🤖 AI Summary
Existing reasoning models lack adaptability in adjusting inference steps according to task difficulty: they tend to under-reason on complex problems—leading to errors—while over-reasoning on simple or already-solved ones, thereby degrading efficiency—a critical limitation in inference-length adaptability. This paper proposes TRAAC, the first method enabling fine-grained, dynamic inference-step control during online post-training. TRAAC introduces a task difficulty assessment module to quantify problem complexity, leverages attention mechanisms to identify and prune redundant reasoning steps, and designs a difficulty-aware reinforcement learning reward function to optimize inference budget allocation.
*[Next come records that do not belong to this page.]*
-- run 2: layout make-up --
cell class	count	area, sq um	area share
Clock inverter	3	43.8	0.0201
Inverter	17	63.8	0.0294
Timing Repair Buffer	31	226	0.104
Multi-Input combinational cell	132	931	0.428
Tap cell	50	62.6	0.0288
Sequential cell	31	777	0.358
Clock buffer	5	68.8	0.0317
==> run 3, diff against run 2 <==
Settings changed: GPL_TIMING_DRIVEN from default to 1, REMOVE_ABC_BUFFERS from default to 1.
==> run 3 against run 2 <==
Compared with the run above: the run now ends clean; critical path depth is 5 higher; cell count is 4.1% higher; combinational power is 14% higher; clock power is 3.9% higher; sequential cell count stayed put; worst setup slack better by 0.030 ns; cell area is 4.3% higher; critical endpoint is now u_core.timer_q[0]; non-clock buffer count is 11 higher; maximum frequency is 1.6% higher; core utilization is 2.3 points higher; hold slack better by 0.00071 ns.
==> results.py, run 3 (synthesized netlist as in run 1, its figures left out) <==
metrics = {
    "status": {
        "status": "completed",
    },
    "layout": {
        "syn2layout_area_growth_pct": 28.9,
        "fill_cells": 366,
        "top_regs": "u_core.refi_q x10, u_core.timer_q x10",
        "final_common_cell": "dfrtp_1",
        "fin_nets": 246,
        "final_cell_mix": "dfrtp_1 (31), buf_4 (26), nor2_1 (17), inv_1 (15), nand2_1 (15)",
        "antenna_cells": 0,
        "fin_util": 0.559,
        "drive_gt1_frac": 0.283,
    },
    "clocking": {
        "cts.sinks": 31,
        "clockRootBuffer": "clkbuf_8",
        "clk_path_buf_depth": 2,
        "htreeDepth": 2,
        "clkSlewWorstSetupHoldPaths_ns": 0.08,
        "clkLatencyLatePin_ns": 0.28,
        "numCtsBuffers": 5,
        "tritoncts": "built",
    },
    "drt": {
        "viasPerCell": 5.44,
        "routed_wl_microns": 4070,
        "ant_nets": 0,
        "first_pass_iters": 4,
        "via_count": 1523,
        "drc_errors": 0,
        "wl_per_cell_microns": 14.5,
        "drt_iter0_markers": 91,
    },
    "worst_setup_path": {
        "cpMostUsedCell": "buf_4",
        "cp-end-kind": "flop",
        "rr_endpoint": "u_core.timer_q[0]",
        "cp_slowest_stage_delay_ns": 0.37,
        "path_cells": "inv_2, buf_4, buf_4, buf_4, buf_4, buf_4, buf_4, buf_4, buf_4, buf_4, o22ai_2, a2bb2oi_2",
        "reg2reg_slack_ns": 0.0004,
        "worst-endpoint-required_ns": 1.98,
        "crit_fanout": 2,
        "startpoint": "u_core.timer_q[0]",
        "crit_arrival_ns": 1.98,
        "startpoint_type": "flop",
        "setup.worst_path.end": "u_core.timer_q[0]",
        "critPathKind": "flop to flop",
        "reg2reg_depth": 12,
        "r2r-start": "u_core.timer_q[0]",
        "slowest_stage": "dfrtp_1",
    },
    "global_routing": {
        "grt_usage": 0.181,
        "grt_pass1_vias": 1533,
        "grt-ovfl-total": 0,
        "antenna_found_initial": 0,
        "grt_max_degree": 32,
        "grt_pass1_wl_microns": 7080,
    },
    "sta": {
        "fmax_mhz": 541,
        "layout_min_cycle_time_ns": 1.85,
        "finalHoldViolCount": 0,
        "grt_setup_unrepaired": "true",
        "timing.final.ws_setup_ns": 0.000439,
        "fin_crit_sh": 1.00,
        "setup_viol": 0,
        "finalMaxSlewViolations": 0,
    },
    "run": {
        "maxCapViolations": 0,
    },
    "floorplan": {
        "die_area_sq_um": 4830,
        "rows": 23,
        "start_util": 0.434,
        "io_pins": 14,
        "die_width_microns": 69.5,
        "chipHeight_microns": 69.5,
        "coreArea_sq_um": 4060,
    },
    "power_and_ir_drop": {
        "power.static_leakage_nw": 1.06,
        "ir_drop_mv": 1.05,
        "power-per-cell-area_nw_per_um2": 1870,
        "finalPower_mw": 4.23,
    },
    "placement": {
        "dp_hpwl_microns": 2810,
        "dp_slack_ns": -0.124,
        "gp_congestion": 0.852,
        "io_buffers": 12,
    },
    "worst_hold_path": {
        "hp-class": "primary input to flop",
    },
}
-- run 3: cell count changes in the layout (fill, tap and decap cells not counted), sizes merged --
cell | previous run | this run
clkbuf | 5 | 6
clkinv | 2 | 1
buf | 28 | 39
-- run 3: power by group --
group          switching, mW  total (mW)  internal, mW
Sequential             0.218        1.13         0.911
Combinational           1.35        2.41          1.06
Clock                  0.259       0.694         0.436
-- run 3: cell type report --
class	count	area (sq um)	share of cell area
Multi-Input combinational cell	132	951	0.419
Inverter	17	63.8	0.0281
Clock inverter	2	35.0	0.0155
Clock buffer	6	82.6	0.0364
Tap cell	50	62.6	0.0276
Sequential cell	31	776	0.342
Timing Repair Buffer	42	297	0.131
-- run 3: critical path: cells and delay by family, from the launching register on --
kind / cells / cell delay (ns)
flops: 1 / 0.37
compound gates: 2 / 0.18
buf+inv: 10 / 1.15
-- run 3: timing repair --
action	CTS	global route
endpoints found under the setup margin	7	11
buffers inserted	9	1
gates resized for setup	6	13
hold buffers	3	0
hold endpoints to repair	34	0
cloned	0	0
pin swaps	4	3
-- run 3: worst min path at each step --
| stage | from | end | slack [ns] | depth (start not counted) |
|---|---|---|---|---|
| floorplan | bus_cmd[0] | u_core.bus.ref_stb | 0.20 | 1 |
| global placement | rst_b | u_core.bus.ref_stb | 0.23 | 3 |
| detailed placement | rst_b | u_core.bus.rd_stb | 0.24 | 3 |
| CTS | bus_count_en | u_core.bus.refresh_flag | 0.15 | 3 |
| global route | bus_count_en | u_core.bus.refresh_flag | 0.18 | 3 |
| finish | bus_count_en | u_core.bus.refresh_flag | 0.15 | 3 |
--- src/rtl/comparator_threshold_monitor.sv ---
// Threshold monitor: registered compare of each accepted sample against a
// loadable threshold, followed by a debounce FSM driving a glitch-free alarm.
module comparator_threshold_monitor
    import comparator_threshold_monitor_pkg::*;
#(
    parameter int DATA_WIDTH = 13,
    parameter int DEBOUNCE   = 4,
    parameter int SIGNED_CMP = 0
) (
    input  logic                  clk_i,
    input  logic                  rst_n_i,
    input  logic                  thr_load_i,
    input  logic [DATA_WIDTH-1:0] thr_i,
    input  logic [2:0]            mode_i,
    input  logic                  sample_valid_i,
    input  logic [DATA_WIDTH-1:0] sample_i,
    output logic                  sample_ready_o,
    output logic                  result_valid_o,
    output logic                  result_o,
    output logic                  alarm_o,
    output logic                  alarm_rise_o,
    output logic                  alarm_fall_o
);

    localparam int                CNT_W      = $clog2(DEBOUNCE + 1);
    localparam logic [CNT_W-1:0]  CNT_LAST   = CNT_W'(DEBOUNCE - 1);
    localparam logic              DEB_SINGLE = (DEBOUNCE == 32'sd1);

    logic [DATA_WIDTH-1:0] thr_r;
    cmp_mode_e             mode_r;
    logic                  result_valid_r;
    logic                  result_r;
    mon_state_e            state_r;
    logic [CNT_W-1:0]      count_r;
    logic                  alarm_r;
    logic                  alarm_rise_r;
    logic                  alarm_fall_r;

    logic                  accept_s;
    logic                  cmp_res_s;

    // A threshold load stalls the sample source for that cycle.
    assign sample_ready_o = ~thr_load_i;
    assign accept_s       = sample_valid_i & ~thr_load_i;

    cmp_core #(
        .DATA_WIDTH (DATA_WIDTH),
        .SIGNED_CMP (SIGNED_CMP)
    ) u_cmp_core (
        .a      (sample_i),
        .b      (thr_r),
        .mode   (mode_r),
        .result (cmp_res_s)
    );

    // Threshold and mode registers.
    always_ff @(posedge clk_i) begin
        if (!rst_n_i) begin
            thr_r  <= '0;
            mode_r <= CMP_GT;
        end else if (thr_load_i) begin
            thr_r  <= thr_i;
            mode_r <= cmp_mode_e'(mode_i);
        end else begin
            thr_r  <= thr_r;
            mode_r <= mode_r;
        end
    end

    // One-cycle result pipeline stage.
    always_ff @(posedge clk_i) begin
        if (!rst_n_i) begin
            result_valid_r <= 1'b0;
            result_r       <= 1'b0;
        end else begin
            result_valid_r <= accept_s;
            result_r       <= accept_s ? cmp_res_s : 1'b0;
        end
    end

    // Debounce FSM; a threshold load outranks a result arriving the same cycle.
    always_ff @(posedge clk_i) begin
        if (!rst_n_i) begin
            state_r      <= MON_IDLE;
            count_r      <= '0;
            alarm_r      <= 1'b0;
            alarm_rise_r <= 1'b0;
            alarm_fall_r <= 1'b0;
        end else begin
            alarm_rise_r <= 1'b0;
            alarm_fall_r <= 1'b0;
            alarm_r      <= state_alarm(state_r);
            if (thr_load_i) begin
                count_r <= '0;
                case (state_r)
                    MON_ARMING:    state_r <= MON_IDLE;
                    MON_DISARMING: state_r <= MON_ACTIVE;
                    default:       state_r <= state_r;
                endcase
            end else if (result_valid_r) begin
                case (state_r)
                    MON_IDLE: begin
                        if (result_r && DEB_SINGLE) begin
                            state_r      <= MON_ACTIVE;
                            count_r      <= '0;
                            alarm_r      <= 1'b1;
                            alarm_rise_r <= 1'b1;
                        end else if (result_r) begin
                            state_r <= MON_ARMING;
                            count_r <= CNT_W'(1);
                        end else begin
                            state_r <= MON_IDLE;
                            count_r <= '0;
                        end
                    end
                    MON_ARMING: begin
                        if (result_r && (count_r == CNT_LAST)) begin
                            state_r      <= MON_ACTIVE;
                            count_r      <= '0;
                            alarm_r      <= 1'b1;
                            alarm_rise_r <= 1'b1;
                        end else if (result_r) begin
                            state_r <= MON_ARMING;
                            count_r <= count_r + CNT_W'(1);
                        end else begin
                            state_r <= MON_IDLE;
                            count_r <= '0;
                        end
                    end
                    MON_ACTIVE: begin
                        if (!result_r && DEB_SINGLE) begin
                            state_r      <= MON_IDLE;
                            count_r      <= '0;
                            alarm_r      <= 1'b0;
                            alarm_fall_r <= 1'b1;
                        end else if (!result_r) begin
                            state_r <= MON_DISARMING;
                            count_r <= CNT_W'(1);
                        end else begin
                            state_r <= MON_ACTIVE;
                            count_r <= '0;
                        end
                    end
                    MON_DISARMING: begin
                        if (!result_r && (count_r == CNT_LAST)) begin
                            state_r      <= MON_IDLE;
                            count_r      <= '0;
                            alarm_r      <= 1'b0;
                            alarm_fall_r <= 1'b1;
                        end else if (!result_r) begin
                            state_r <= MON_DISARMING;
                            count_r <= count_r + CNT_W'(1);
                        end else begin
                            state_r <= MON_ACTIVE;
                            count_r <= '0;
                        end
                    end
                    default: begin
                        state_r <= MON_IDLE;
                        count_r <= '0;
                    end
                endcase
            end else begin
                state_r <= state_r;
                count_r <= count_r;
            end
        end
    end

    assign result_valid_o = result_valid_r;
    assign result_o       = result_r;
    assign alarm_o        = alarm_r;
    assign alarm_rise_o   = alarm_rise_r;
    assign alarm_fall_o   = alarm_fall_r;

endmodule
Evaluated across multiple tasks, TRAAC achieves an average accuracy improvement of 8.4% and reduces average inference steps by 36.8%, while generalizing effectively beyond mathematical domains. It thus significantly enhances the trade-off between reasoning efficiency and accuracy.
📝 Abstract
Recent thinking models solve complex reasoning tasks by scaling test-time compute, but this scaling must be allocated in line with task difficulty. On one hand, short reasoning (underthinking) leads to errors on harder problems that require extended reasoning steps; but, excessively long reasoning (overthinking) can be token-inefficient, generating unnecessary steps even after reaching a correct intermediate solution. We refer to this as under-adaptivity, where the model fails to modulate its response length appropriately given problems of varying difficulty. To address under-adaptivity and strike a balance between under- and overthinking, we propose TRAAC (Think Right with Adaptive, Attentive Compression), an online post-training RL method that leverages the model's self-attention over a long reasoning trajectory to identify important steps and prune redundant ones. TRAAC also estimates difficulty and incorporates it into training rewards, thereby learning to allocate reasoning budget commensurate with example difficulty. Our approach improves accuracy, reduces reasoning steps, and enables adaptive thinking compared to base models and other RL baselines. Across a variety of tasks (AIME, AMC, GPQA-D, BBEH), TRAAC (Qwen3-4B) achieves an average absolute accuracy gain of 8.4% with a relative reduction in reasoning length of 36.8% compared to the base model, and a 7.9% accuracy gain paired with a 29.4% length drop compared to the best RL baseline. TRAAC also shows strong generalization: although our models are trained on math datasets, they show accuracy and efficiency gains on out-of-distribution non-math datasets like GPQA-D, BBEH, and OptimalThinkingBench. Our analysis further verifies that TRAAC provides fine-grained adjustments to thinking budget based on difficulty and that a combination of task-difficulty calibration and attention-based compression yields gains across diverse tasks.